Problem to solve - Whenever a line below includes the word "instances", copy that line.

BEGIN

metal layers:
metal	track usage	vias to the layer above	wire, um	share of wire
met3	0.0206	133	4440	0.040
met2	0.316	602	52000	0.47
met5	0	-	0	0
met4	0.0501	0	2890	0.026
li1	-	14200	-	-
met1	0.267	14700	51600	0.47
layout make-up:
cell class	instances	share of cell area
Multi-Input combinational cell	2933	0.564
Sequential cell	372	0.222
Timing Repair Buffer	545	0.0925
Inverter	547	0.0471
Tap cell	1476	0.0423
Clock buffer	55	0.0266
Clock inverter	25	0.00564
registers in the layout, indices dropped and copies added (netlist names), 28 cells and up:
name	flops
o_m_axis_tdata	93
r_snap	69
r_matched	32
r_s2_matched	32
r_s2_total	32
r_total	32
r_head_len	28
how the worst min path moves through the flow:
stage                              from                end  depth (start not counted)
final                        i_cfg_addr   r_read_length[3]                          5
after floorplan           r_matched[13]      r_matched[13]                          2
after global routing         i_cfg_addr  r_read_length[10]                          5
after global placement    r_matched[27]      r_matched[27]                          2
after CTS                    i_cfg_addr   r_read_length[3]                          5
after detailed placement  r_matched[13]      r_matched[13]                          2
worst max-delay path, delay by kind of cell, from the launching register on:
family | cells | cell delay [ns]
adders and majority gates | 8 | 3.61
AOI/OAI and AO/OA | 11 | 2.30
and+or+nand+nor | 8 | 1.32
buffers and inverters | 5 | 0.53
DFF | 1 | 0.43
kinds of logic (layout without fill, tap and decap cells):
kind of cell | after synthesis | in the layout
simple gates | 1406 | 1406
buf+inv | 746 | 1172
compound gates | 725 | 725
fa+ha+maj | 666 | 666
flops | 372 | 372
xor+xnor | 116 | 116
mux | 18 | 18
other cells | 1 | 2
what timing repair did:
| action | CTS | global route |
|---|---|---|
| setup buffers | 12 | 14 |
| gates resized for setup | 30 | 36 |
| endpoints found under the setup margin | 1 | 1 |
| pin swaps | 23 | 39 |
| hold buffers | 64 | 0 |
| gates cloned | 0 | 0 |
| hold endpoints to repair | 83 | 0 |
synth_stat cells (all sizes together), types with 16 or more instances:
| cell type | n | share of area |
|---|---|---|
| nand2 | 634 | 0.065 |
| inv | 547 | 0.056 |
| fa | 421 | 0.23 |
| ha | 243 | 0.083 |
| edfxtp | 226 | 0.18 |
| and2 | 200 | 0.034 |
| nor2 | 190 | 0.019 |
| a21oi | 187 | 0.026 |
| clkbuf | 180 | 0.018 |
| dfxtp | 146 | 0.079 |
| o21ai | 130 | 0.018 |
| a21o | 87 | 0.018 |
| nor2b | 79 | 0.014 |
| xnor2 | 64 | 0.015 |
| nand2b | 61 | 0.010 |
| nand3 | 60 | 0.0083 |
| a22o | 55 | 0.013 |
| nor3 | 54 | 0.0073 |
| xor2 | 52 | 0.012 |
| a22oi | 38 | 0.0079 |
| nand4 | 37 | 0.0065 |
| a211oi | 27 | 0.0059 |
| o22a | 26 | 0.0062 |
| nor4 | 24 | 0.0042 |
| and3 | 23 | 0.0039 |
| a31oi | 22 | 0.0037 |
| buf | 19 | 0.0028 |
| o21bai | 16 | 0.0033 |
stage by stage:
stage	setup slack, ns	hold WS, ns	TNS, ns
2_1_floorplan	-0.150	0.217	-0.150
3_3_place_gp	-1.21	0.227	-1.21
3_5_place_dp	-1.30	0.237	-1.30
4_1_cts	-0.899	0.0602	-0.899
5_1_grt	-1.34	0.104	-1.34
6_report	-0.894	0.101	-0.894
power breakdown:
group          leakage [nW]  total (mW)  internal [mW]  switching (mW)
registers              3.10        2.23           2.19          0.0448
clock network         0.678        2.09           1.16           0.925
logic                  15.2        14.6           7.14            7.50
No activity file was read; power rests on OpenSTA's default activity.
## src/hdl/tccs_pkg.sv

```systemverilog
// tccs_pkg: shared constants, types and helpers of the text console engine
// depends on: nothing
package tccs_pkg;

  // screen geometry
  localparam int COLS   = 80;
  localparam int ROWS   = 25;
  localparam int CELLS  = COLS * ROWS;
  localparam int CELL_W = $clog2(CELLS);
  localparam int CNT_W  = $clog2(CELLS + 1);
  localparam int COL_W  = $clog2(COLS);
  localparam int ROW_W  = $clog2(ROWS);

  // transaction field widths
  localparam int FUNC_W = 2;
  localparam int CH_W   = 8;
  localparam int ATTR_W = 8;
  localparam int ADDR_W = 11;
  localparam int LOC_W  = 11;
  localparam int DATA_W = 16;

  // command queue between front and back
  localparam int QDEPTH  = 2;
  localparam int QPTR_W  = $clog2(QDEPTH);
  localparam int QCNT_W  = $clog2(QDEPTH + 1);

  // function codes
  localparam logic [FUNC_W-1:0] FUNC_PUT   = 2'd0;
  localparam logic [FUNC_W-1:0] FUNC_CLEAR = 2'd1;
  localparam logic [FUNC_W-1:0] FUNC_READ  = 2'd2;

  // character codes and cell values
  localparam logic [CH_W-1:0]   CH_TAB     = 8'd9;
  localparam logic [CH_W-1:0]   CH_NEWLINE = 8'd10;
  localparam logic [CH_W-1:0]   BLANK_CHAR = 8'h20;
  localparam logic [DATA_W-1:0] RESET_CELL = 16'h0720;

  typedef enum logic [2:0] {
    OP_NOP,
    OP_NEWLINE,
    OP_TAB,
    OP_DRAW,
    OP_CLEAR,
    OP_READ
  } op_t;

  typedef enum logic [2:0] {
    ST_INIT,
    ST_IDLE,
    ST_COPY,
    ST_FILL,
    ST_CLEAR,
    ST_WRITE,
    ST_READ,
    ST_DONE
  } state_t;

  typedef struct packed {
    op_t               op;
    logic [CH_W-1:0]   ch;
    logic [ATTR_W-1:0] attr;
    logic [CELL_W-1:0] addr;
    logic              addr_ok;
  } cmd_t;

  // linear cell index of a cursor position
  function automatic logic [CELL_W-1:0] cell_index(logic [ROW_W-1:0] row,
                                                   logic [COL_W-1:0] col);
    logic [CNT_W-1:0] full;
    full = CNT_W'(row) * CNT_W'(COLS) + CNT_W'(col);
    return full[CELL_W-1:0];
  endfunction

  // cursor location as reported in the result
  function automatic logic [LOC_W-1:0] cell_loc(logic [ROW_W-1:0] row,
                                                logic [COL_W-1:0] col);
    logic [CNT_W-1:0] full;
    full = CNT_W'(row) * CNT_W'(COLS) + CNT_W'(col);
    return LOC_W'(full);
  endfunction

  function automatic logic [DATA_W-1:0] blank_cell(logic [ATTR_W-1:0] attr);
    return {attr, BLANK_CHAR};
  endfunction

endpackage

```

## src/hdl/tccs_ifs.sv

```systemverilog
// tccs_in_if / tccs_out_if: valid-ready channels of the text console engine
// depends on: tccs_pkg
interface tccs_in_if;
  logic                          valid;
  logic                          ready;
  logic [tccs_pkg::FUNC_W-1:0]   func;
  logic [tccs_pkg::CH_W-1:0]     ch;
  logic [tccs_pkg::ATTR_W-1:0]   attr;
  logic [tccs_pkg::ADDR_W-1:0]   cell_addr;

  modport source (output valid, func, ch, attr, cell_addr, input ready);
  modport sink   (input valid, func, ch, attr, cell_addr, output ready);
endinterface


```

## src/hdl/tccs_front.sv

```systemverilog
// tccs_front: accepts request transactions, decodes them into commands and
// queues them for the back end; depends on tccs_pkg and tccs_in_if
module tccs_front (
  input  logic            clk,
  input  logic            rst,
  tccs_in_if.sink         cmd_in,
  input  logic            accept_en,
  input  logic            pop,
  output logic            head_valid,
  output tccs_pkg::cmd_t  head
);

  tccs_pkg::cmd_t              decoded;
  tccs_pkg::cmd_t              queue [tccs_pkg::QDEPTH];
  logic [tccs_pkg::QPTR_W-1:0] wptr;
  logic [tccs_pkg::QPTR_W-1:0] rptr;
  logic [tccs_pkg::QCNT_W-1:0] count;
  logic                        push;
  logic                        do_pop;

  // decode the request into a command
  always_comb begin
    decoded.ch      = cmd_in.ch;
    decoded.attr    = cmd_in.attr;
    decoded.addr    = tccs_pkg::CELL_W'(cmd_in.cell_addr);
    decoded.addr_ok = 32'(cmd_in.cell_addr) < 32'(tccs_pkg::CELLS);
    case (cmd_in.func)
      tccs_pkg::FUNC_PUT: begin
        if (cmd_in.ch == tccs_pkg::CH_NEWLINE) begin
          decoded.op = tccs_pkg::OP_NEWLINE;
        end else if (cmd_in.ch == tccs_pkg::CH_TAB) begin
          decoded.op = tccs_pkg::OP_TAB;
        end else begin
          decoded.op = tccs_pkg::OP_DRAW;
        end
      end
      tccs_pkg::FUNC_CLEAR: decoded.op = tccs_pkg::OP_CLEAR;
      tccs_pkg::FUNC_READ:  decoded.op = tccs_pkg::OP_READ;
      default:              decoded.op = tccs_pkg::OP_NOP;
    endcase
  end

  // queue handshake
  assign cmd_in.ready = accept_en && (count != tccs_pkg::QCNT_W'(tccs_pkg::QDEPTH));
  assign push         = cmd_in.valid && cmd_in.ready;
  assign head_valid   = (count != '0);
  assign do_pop       = pop && head_valid;
  assign head         = queue[rptr];

  // queue storage
  always_ff @(posedge clk) begin
    if (push) begin
      queue[wptr] <= decoded;
    end
  end

  // queue pointers and fill count
  always_ff @(posedge clk) begin
    if (rst) begin
      wptr  <= '0;
      rptr  <= '0;
      count <= '0;
    end else begin
      if (push) begin
        wptr <= (wptr == tccs_pkg::QPTR_W'(tccs_pkg::QDEPTH - 1)) ? '0 : wptr + 1'b1;
      end
      if (do_pop) begin
        rptr <= (rptr == tccs_pkg::QPTR_W'(tccs_pkg::QDEPTH - 1)) ? '0 : rptr + 1'b1;
      end
      if (push && !do_pop) begin
        count <= count + 1'b1;
      end else if (do_pop && !push) begin
        count <= count - 1'b1;
      end
    end
  end

  a_no_overflow: assert property (@(posedge clk) disable iff (rst)
    count == tccs_pkg::QCNT_W'(tccs_pkg::QDEPTH) |-> !push)
    else $error("command queue written while full");

  a_no_underflow: assert property (@(posedge clk) disable iff (rst)
    count == '0 |=> count == '0 || count == tccs_pkg::QCNT_W'(1))
    else $error("command queue count jumped from empty");

  a_closed_in_init: assert property (@(posedge clk) disable iff (rst)
    !accept_en |-> !push)
    else $error("transaction taken while screen is being initialized");

endmodule

```

## src/flat_wrapper.sv

```systemverilog
// flat-port wrapper written by rule: the top's interface ports become plain ports
module tccs_front_flat 
  (clk, rst, accept_en, pop, head_valid, head, cmd_in_valid, cmd_in_func, cmd_in_ch, cmd_in_attr, cmd_in_cell_addr, cmd_in_ready);
  tccs_in_if cmd_in_i ();
  input  logic clk;
  input  logic rst;
  input  logic accept_en;
  input  logic pop;
  output logic head_valid;
  output tccs_pkg::cmd_t head;
  input wire logic [$bits(cmd_in_i.valid)-1:0] cmd_in_valid;
  input wire logic [$bits(cmd_in_i.func)-1:0] cmd_in_func;
  input wire logic [$bits(cmd_in_i.ch)-1:0] cmd_in_ch;
  input wire logic [$bits(cmd_in_i.attr)-1:0] cmd_in_attr;
  input wire logic [$bits(cmd_in_i.cell_addr)-1:0] cmd_in_cell_addr;
  output wire logic [$bits(cmd_in_i.ready)-1:0] cmd_in_ready;
  assign cmd_in_i.valid = cmd_in_valid;
  assign cmd_in_i.func = cmd_in_func;
  assign cmd_in_i.ch = cmd_in_ch;
  assign cmd_in_i.attr = cmd_in_attr;
  assign cmd_in_i.cell_addr = cmd_in_cell_addr;
  assign cmd_in_ready = cmd_in_i.ready;
  tccs_front u_core (.clk(clk), .rst(rst), .cmd_in(cmd_in_i), .accept_en(accept_en), .pop(pop), .head_valid(head_valid), .head(head));
endmodule
```

## config.mk

```make
export PLATFORM = sky130hd
export DESIGN_NAME = tccs_front_flat
export DESIGN_NICKNAME = d
export VERILOG_FILES = /design/src/hdl/tccs_pkg.sv /design/src/hdl/tccs_ifs.sv /design/src/hdl/tccs_front.sv /design/src/flat_wrapper.sv
export SDC_FILE = /design/constraint.sdc
export NUM_CORES = 1
export LEC_CHECK = 0
export ABC_AREA = 1
export CORE_ASPECT_RATIO = 0.7
export CORE_MARGIN = 8
export CORE_UTILIZATION = 35
export DETAILED_ROUTE_END_ITERATION = 6
export DONT_BUFFER_PORTS = 1
export GPL_TIMING_DRIVEN = 0
export PLACE_DENSITY = 0.57
export SYNTH_ARGS = -nofsm -noshare
export SYNTH_HDL_FRONTEND = slang
export SYNTH_SLANG_ARGS = --single-unit
```

## constraint.sdc

```tcl
create_clock -name clk -period 2.95 [get_ports clk]
set_input_delay 0.59 -clock clk [delete_from_list [all_inputs] [get_ports clk]]
set_output_delay 0.59 -clock clk [all_outputs]
set_load 0.05 [all_outputs]
```

==> results of run 1 <==
[power by group through the flow]
stage | combinational, mW | clock (mW) | sequential (mW)
4_1_cts | 0.587 | 0.874 | 1.14
5_1_grt | 0.606 | 0.918 | 1.14
2_1_floorplan | 0.514 | 0 | 1.15
3_5_place_dp | 0.585 | 0 | 1.16
6_report | 0.574 | 0.853 | 1.14
3_3_place_gp | 0.566 | 0 | 1.15
[path summary, 6_finish.rpt]
| path | from | to | slack [ns] | cells after the start |
|---|---|---|---|---|
| max | u_core.count[0] | cmd_in_ready | 0.81 | 2 |
| min reg2reg | u_core.rptr | u_core.rptr | 0.51 | 2 |
| max reg2reg | u_core.count[0] | u_core.queue[1][9] | 0.97 | 4 |
| min | rst | u_core.wptr | 0.33 | 1 |
[cells by family after synthesis]
| group | synth area share (%) |
|---|---|
| fa+ha+maj | 1.43 |
| mux | 13.3 |
| simple gates | 5.55 |
| compound gates | 1.39 |
| flops | 75.0 |
| buf+inv | 3.30 |
[registers in the layout, indices dropped and copies added, names as in the netlist, named ones only]
register and cells:
u_core.count 2, u_core.queue 62, u_core.rptr 1, u_core.wptr 1
[worst max-delay path, delay by kind of cell (launching register included)]
family | cells | cell delay, ns
AO/OA/AOI/OAI | 1 | 0.78
flip-flops | 1 | 0.35
buffers and inverters | 1 | 0.11
[layout make-up]
cell class / count / area share (%)
sequential: 67 / 65.9
multi-input combinational: 74 / 19.3
clock buffer: 9 / 4.16
tap: 98 / 4.12
clock inverter: 7 / 3.57
inverter: 14 / 1.77
buffer: 3 / 1.13
[metrics by stage]
stage | hold WS [ns] | util [%] | total power [mW] | cells | setup TNS, ns
2_1_floorplan | 0.465 | - | 1.66 | 158 | 0
3_3_place_gp | 0.483 | 37.6 | 1.72 | 256 | -4.71
3_5_place_dp | 0.503 | 37.7 | 1.74 | 256 | 0
4_1_cts | 0.310 | 40.8 | 2.60 | 272 | 0
5_1_grt | 0.298 | 40.8 | 2.67 | 272 | 0
6_report | 0.330 | 40.8 | 2.56 | 272 | 0
[metal layers]
layer,track usage [%],share of wire (%)
met5,0,0
met4,2.48,0.76
met3,9.11,16
met2,16.9,50
met1,8.13,33
[placed cells by master, fill, tap and decap left out]
master     synthesis  final
a21boi_1           0      1
a21oi_1            3      3
and2_1             1      1
and3_1             1      1
buf_6              3      3
bufinv_16          0      3
clkbuf_8           0      9
clkinv_1           0      3
clkinv_2           0      1
dfxtp_1            5      5
edfxtp_1          62     62
ha_1               3      3
inv_1             14     14
mux2_2            31     31
nand2_1           16     16
nand3_1            3      3
nand4_1            2      2
nor2_1             9      8
nor2_4             0      1
nor3_1             1      1
o2111ai_1          1      1
o21ai_0            1      1
or2_2              1      1
==> impl_metrics.csv, run 1 <==
group,metric,value,unit
run_status,outcome,"finished, final reports clean",
critical_path,slowest_stage,"a21boi_1",
timing,worstMarginPinSlew,1.24,ns
critical_path,end_kind,"output pin",
yosys,yosys_register_bits,67,
timing,slew_headroom,17.4,%
critical_path,crit_type,"flip-flop to output pin",
yosys,synth_area_leader_cell,"edfxtp_1",
critical_path,crit_fanout,6,
route,vias_per_cell,4.74,
power_and_ir_drop,leakagePower,1.03,nW
yosys,synthArstFlopShare,0,%
timing,max_freq,467,MHz
floorplanning,ioPinCount,67,
floorplanning,dieArea,10500,um2
power_and_ir_drop,switching_share,30.1,%
critical_path,crit_chain,"inv_1, a21boi_1",
finish,multiInputGateArea,576,um2
power_and_ir_drop,pwr-share-comb,22.4,%
yosys,synth_top_area_share,71.2,%
power_and_ir_drop,powerDensity,861,nW/um2
route,route.detailed.drc,0,
place,placed_cell_area,2750,um2
route,postRouteAntennaNets,0,
global_route,globalRoute.totalOverflow,0,
route,drtIter0Drc,14,
yosys,synth_nets,195,
timing,rsz0062_at_grt,"no",
critical_path,cpPeakStageDelay,0.78,ns
clock_network,htreeDepth,3,
critical_path,cp.arrival,1.55,ns
clock_network,cts_sinks,67,
yosys,ys_seq_area_share,75.0,%
flow_run,maxCapViolations,0,
route,vias,1288,
timing,finalCritPeriodShare,72.6,%
yosys,yosysMostFrequentCell,"edfxtp_1",
finish,regArea,1960,um2
timing,period_minus_slack,2.14,ns
yosys,syn_area_per_cell,16.6,um2
floorplanning,core.rowCount,26,
finish,fin_area,2980,um2
place,place_ws,0.876,ns
yosys,synth_edf_count,62,
power_and_ir_drop,seq_power_share,44.3,%
finish,fin_nets,206,
timing,setup_slack,0.808,ns
clock_network,path_clk_slew,0.06,ns
yosys,synthesis.area,2620,um2
clock_network,hold_buffers,0,
yosys,synth_top_cells_by_area,"edfxtp_1, mux2_2, dfxtp_1",
clock_network,cts_resized,0,
min_path,hold_class,"input pin to flip-flop",
power_and_ir_drop,intPower,1.79,mW
clock_network,insertion_delay,0.33,ns
floorplanning,start_util,35.9,%
floorplanning,die_height,88.3,um
finish,nFillCells,674,
floorplanning,dieWidth,119,um
finish,drive_gt1_share,28.2,%
clock_network,cts_tree,"built",
critical_path,required,2.36,ns
yosys,yosysUniqueCellTypes,18,
global_route,grt_pass1_vias,1424,
power_and_ir_drop,ir_worst_vdd,0.358,mV
global_route,grt_pass1_wl,7470,um
timing,hold_viol_final,0,
global_route,antenna_found_initial,0,
clock_network,cts_buffers,9,
place,port_buffers,0,
route,wl_per_cell,18.4,um
global_route,grt_max_degree,32,
clock_network,cts-root-buf,"clkbuf_8",
route,drt_pass1_iterations,5,
yosys,synth_commonest_cells,"edfxtp_1, mux2_2, nand2_1",
power_and_ir_drop,p_sw,0.771,mW
finish,area.growth.synth_to_final,13.8,%
critical_path,startpoint_type,"flip-flop",
place,dp_hpwl,3670,um
power_and_ir_drop,clock_power_share,33.3,%
floorplanning,core-area,7290,um2
timing,finalMaxSlewViolations,0,
finish,antenna_cells,0,
clock_network,clockBufferDepth,2,
timing,fin_skew,0.00495,ns
yosys,yosys_warnings,0,
yosys,synthFlopType,"edfxtp_1",
global_route,grt_usage,9.81,%
yosys,syn_inst,158,
place,gp_congestion,0.730,
timing,setup_violations,0,
route,drt-total-wl,5000,um
clock_network,cts_setup_buffers,0,
Power figures use the tool's default switching activity.
==> inputs of run 2 (changes only) <==
- ABC_AREA: 1 -> 0
- PLACE_DENSITY: 0.57 -> 0.59
- clock period: 2.95 -> 1.8 ns (I/O delays scaled with it)
==> run 2 against run 1 <==
  * Sequential cell count did not move
  * Synthesized cell count fell by 12%
  * Combinational power rose to 2.9 times the previous value
  * Critical endpoint is now head[24]
  * Largest power group unchanged
==> impl_metrics.csv, run 2 <==
group,metric,value,unit
timing,max_freq,565,MHz
place,port_buffers,0,
critical_path,ff2ff_setup_slack,0.19,ns
timing,period_minus_slack,1.77,ns
yosys,synth_top_area_share,72.7,%
yosys,synth_edf_count,62,
floorplanning,dieArea,10400,um2
floorplanning,core-area,7190,um2
route,drt_pass1_iterations,4,
finish,regArea,1960,um2
power_and_ir_drop,leakagePower,1.03,nW
route,wl_per_cell,19.3,um
place,place_ws,-0.182,ns
critical_path,startpoint_type,"flip-flop",
clock_network,cts_buffers,9,
power_and_ir_drop,powerDensity,1530,nW/um2
timing,worstMarginPinSlew,0.610,ns
finish,fin_nets,190,
timing,fin_skew,0.00535,ns
finish,drive_gt1_share,35.4,%
min_path,min_from,"rst",
timing,slew_headroom,59.1,%
clock_network,htreeDepth,3,
critical_path,crit_type,"flip-flop to output pin",
critical_path,rr_endpoint,"u_core.count[1]",
critical_path,timing.rr.start,"u_core.count[1]",
finish,reg_top3,"u_core.queue x62, u_core.count x2",
floorplanning,core.rowCount,26,
critical_path,end_kind,"output pin",
timing,finalCritPeriodShare,98.4,%
yosys,syn_area_per_cell,18.4,um2
finish,largest_reg_flops,62,
power_and_ir_drop,ir_worst_vdd,0.642,mV
floorplanning,dieWidth,118,um
route,route.detailed.drc,0,
clock_network,cts-root-buf,"clkbuf_8",
yosys,syn_inst,139,
route,postRouteAntennaNets,0,
global_route,grt_pass1_wl,7820,um
route,drtIter0Drc,30,
yosys,synth_top_cells_by_area,"edfxtp_1, mux2_2, dfxtp_1",
route,vias,1218,
clock_network,cts_sinks,67,
finish,antenna_cells,0,
yosys,ys_seq_area_share,76.6,%
floorplanning,die_height,87.6,um
flow_run,maxCapViolations,0,
global_route,globalRoute.totalOverflow,0,
route,vias_per_cell,4.76,
min_path,whs_path_depth,1,
floorplanning,ioPinCount,67,
timing,whs,0.0936,ns
critical_path,required,1.44,ns
route,drt-total-wl,4940,um
yosys,synth_nets,176,
timing,hold_viol_final,0,
yosys,synth_commonest_cells,"edfxtp_1, mux2_2, inv_1",
yosys,yosys_warnings,0,
yosys,synthFlopType,"edfxtp_1",
timing,setup_violations,0,
timing,finalMaxSlewViolations,0,
finish,regMostFlops,"u_core.queue",
min_path,hold_class,"input pin to flip-flop",
clock_network,path_clk_slew,0.06,ns
finish,multiInputGateArea,692,um2
clock_network,insertion_delay,0.33,ns
clock_network,hold_buffers,0,
critical_path,crit_fanout,10,
place,gp_congestion,0.750,
finish,area.growth.synth_to_final,17.6,%
place,dp_hpwl,3320,um
run_status,outcome,"finished, final reports clean",
yosys,synthesis.area,2560,um2
critical_path,cp.arrival,1.41,ns
yosys,yosysMostFrequentCell,"edfxtp_1",
finish,nFillCells,640,
floorplanning,start_util,35.6,%
global_route,grt_max_degree,17,
yosys,yosysUniqueCellTypes,20,
timing,setup_slack,0.0292,ns
global_route,antenna_found_initial,0,
clock_network,clockBufferDepth,2,
yosys,synth_area_leader_cell,"edfxtp_1",
timing,rsz0062_at_grt,"yes",
yosys,yosys_register_bits,67,
clock_network,cts_tree,"built",
yosys,synthArstFlopShare,0,%
finish,layout_common_cells,"edfxtp_1, mux2_4, clkbuf_8",
finish,final_common_cell,"edfxtp_1",
critical_path,reg2reg_depth,6,
global_route,grt_usage,10.2,%
global_route,grt_pass1_vias,1358,
run 2: changes by cell type after synthesis, sizes merged, moves of 2 or more:
cell   change
nand4      -2
nor2       -2
nand3      -3
inv        -6
xor2       +3
nand2     -14
o21ai      +2
run 2: power breakdown:
group	leakage, nW	internal (mW)	switching, mW
clock network	0.0726	0.498	0.504
logic	0.351	0.477	1.18
registers	0.606	1.87	0.0816
run 2: worst max path at each step:
stage / depth (start not counted) / endpoint / slack (ns)
floorplan: 2 / u_core.queue[0][0] / -0.50
global placement: 2 / u_core.queue[1][12] / -1.14
detailed placement: 6 / u_core.count[1] / -0.18
CTS: 2 / head[1] / -0.12
global route: 2 / head[1] / -0.04
finish: 2 / head[24] / 0.03
run 2: critical path, cell delays in order (launching register included):
cell and delay [ns]:
dfxtp_2 0.40, buf_6 0.20, mux2_2 0.48
run 2: stage by stage:
stage / util [%] / TNS, ns / instance area [um2] / cells / power, mW
floorplan: - / -30.89 / 2560 / 139 / 3.25
global placement: 37.3 / -70.71 / 2680 / 237 / 3.39
detailed placement: 37.5 / -6.66 / 2700 / 237 / 3.44
CTS: 41.5 / -1.49 / 2990 / 256 / 4.64
global route: 41.9 / -0.139 / 3010 / 256 / 4.83
finish: 41.9 / 0 / 3010 / 256 / 4.61
run 2: kinds of logic after synthesis:
logic type      after synthesis  synth area share, %
mux                          32                 14.1
xor+xnor                      3                 1.03
fa+ha+maj                     3                 1.47
simple gates                 14                 2.79
flops                        67                 76.6
buf+inv                      11                 1.76
compound gates                9                 2.25
run 2: timing repair:
item	in CTS	in global routing
resized for setup	29	7
setup buffers	1	0
endpoints found under the setup margin	95	45
pin swaps	3	0
cloned	2	0
run 2: final cells by class:
| cell class | count | area share, % |
|---|---|---|
| Sequential cell | 67 | 65.2 |
| Multi-Input combinational cell | 63 | 23.0 |
| Clock buffer | 12 | 4.49 |
| Tap cell | 98 | 4.07 |
| Buffer | 3 | 1.12 |
| Inverter | 8 | 0.997 |
| Clock inverter | 4 | 0.914 |
| Timing Repair Buffer | 1 | 0.249 |
run 2: per-layer routing:
metal / GRT usage (%) / wire length [um]
met4: 3.36 / 80
met5: 0 / 0
met2: 16.6 / 2350
met3: 8.11 / 674
met1: 9.76 / 1840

END

Answer area -
cell class	instances	share of cell area
synth_stat cells (all sizes together), types with 16 or more instances:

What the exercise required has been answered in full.